DATA RECORDS =>
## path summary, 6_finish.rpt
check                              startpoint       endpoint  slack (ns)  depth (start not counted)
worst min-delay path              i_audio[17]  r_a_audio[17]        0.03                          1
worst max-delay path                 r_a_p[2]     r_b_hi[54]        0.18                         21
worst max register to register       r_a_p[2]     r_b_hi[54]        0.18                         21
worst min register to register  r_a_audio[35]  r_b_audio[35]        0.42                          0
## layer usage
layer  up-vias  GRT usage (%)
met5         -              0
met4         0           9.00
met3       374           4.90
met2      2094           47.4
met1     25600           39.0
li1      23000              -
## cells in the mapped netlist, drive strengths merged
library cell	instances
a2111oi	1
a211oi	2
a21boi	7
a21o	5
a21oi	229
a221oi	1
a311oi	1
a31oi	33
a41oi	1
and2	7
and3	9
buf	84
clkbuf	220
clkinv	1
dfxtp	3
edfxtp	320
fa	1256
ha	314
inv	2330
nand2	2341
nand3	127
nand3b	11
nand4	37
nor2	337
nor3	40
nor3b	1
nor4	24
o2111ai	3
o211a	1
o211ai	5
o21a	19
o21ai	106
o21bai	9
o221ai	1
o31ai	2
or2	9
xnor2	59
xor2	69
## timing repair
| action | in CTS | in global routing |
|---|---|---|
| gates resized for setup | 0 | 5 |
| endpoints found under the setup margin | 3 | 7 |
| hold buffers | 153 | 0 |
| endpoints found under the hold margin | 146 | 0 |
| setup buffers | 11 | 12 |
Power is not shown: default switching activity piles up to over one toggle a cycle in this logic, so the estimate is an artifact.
File: config.mk
export PLATFORM = sky130hd
export DESIGN_NAME = avs_delay
export DESIGN_NICKNAME = d
export VERILOG_FILES = /design/src/rtl/avs_pkg.sv /design/src/rtl/avs_delay.sv
export SDC_FILE = /design/constraint.sdc
export NUM_CORES = 1
export LEC_CHECK = 0
export BUFFER_PORTS_ARGS = -buffer_cell sky130_fd_sc_hd__buf_2
export CAP_MARGIN = 30
export CORE_ASPECT_RATIO = 0.75
export CORE_MARGIN = 3
export CORE_UTILIZATION = 58
export CTS_CLUSTER_DIAMETER = 100
export DETAILED_ROUTE_END_ITERATION = 7
export PLACE_DENSITY = 0.82
export SYNTH_ARGS = -nofsm -noshare
export SYNTH_HDL_FRONTEND = slang
export SYNTH_SLANG_ARGS = --single-unit
File: constraint.sdc
create_clock -name i_clk -period 8.4 [get_ports i_clk]
set_clock_uncertainty 0.1 [all_clocks]
set_input_delay 0.84 -clock i_clk [delete_from_list [all_inputs] [get_ports i_clk]]
set_output_delay 0.84 -clock i_clk [all_outputs]
set_load 0.01 [all_outputs]
File: src/rtl/avs_pkg.sv
// Shared types and constants for the audio/video sync frame delay block.
// No dependencies; every other file in rtl/ depends on this package.
package avs_pkg;

    localparam int TICK_W  = 32;
    localparam int TICK_FR = 16;
    localparam int DEF_W   = 20;
    localparam int PTS_W   = 48;
    localparam int CLK_W   = 40;
    localparam int DELAY_W = 21;
    localparam int DIFF_W  = 41;
    localparam int PROD_W  = PTS_W - 1 + TICK_W - TICK_FR;

    localparam int CFG_IDX_W = 1;
    localparam logic [CFG_IDX_W-1:0] CFG_TICK    = 1'd0;
    localparam logic [CFG_IDX_W-1:0] CFG_DEFAULT = 1'd1;

    localparam logic [TICK_W-1:0] TICK_RESET    = 32'd65536;
    localparam logic [DEF_W-1:0]  DEFAULT_RESET = 20'd40000;

    localparam logic signed [DIFF_W-1:0] NEAR_US = 41'sd3000;
    localparam logic signed [DIFF_W-1:0] FAR_US  = 41'sd500000;
    localparam logic signed [DIFF_W-1:0] LOST_US = 41'sd10000000;

    // ceil(2^24 / 3): exact floor(x / 3) for any x below 2^22.
    localparam int DIV3_SH = 24;
    localparam logic [22:0] DIV3_M = 23'd5592406;

    typedef struct packed {
        logic             upd;
        logic [CLK_W-1:0] scaled;
        logic [CLK_W-1:0] audio;
    } t_scl;

    typedef struct packed {
        logic signed [DIFF_W-1:0] diff;
        logic                     gt_near;
        logic                     lt_near;
        logic                     ge_far;
        logic                     le_far;
        logic                     lost;
    } t_cls;

endpackage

PROBLEM TO SOLVE => Search the listing for the string "register". Copy each line where it turns up.

TASK ANSWER =>
worst max register to register       r_a_p[2]     r_b_hi[54]        0.18                         21
worst min register to register  r_a_audio[35]  r_b_audio[35]        0.42                          0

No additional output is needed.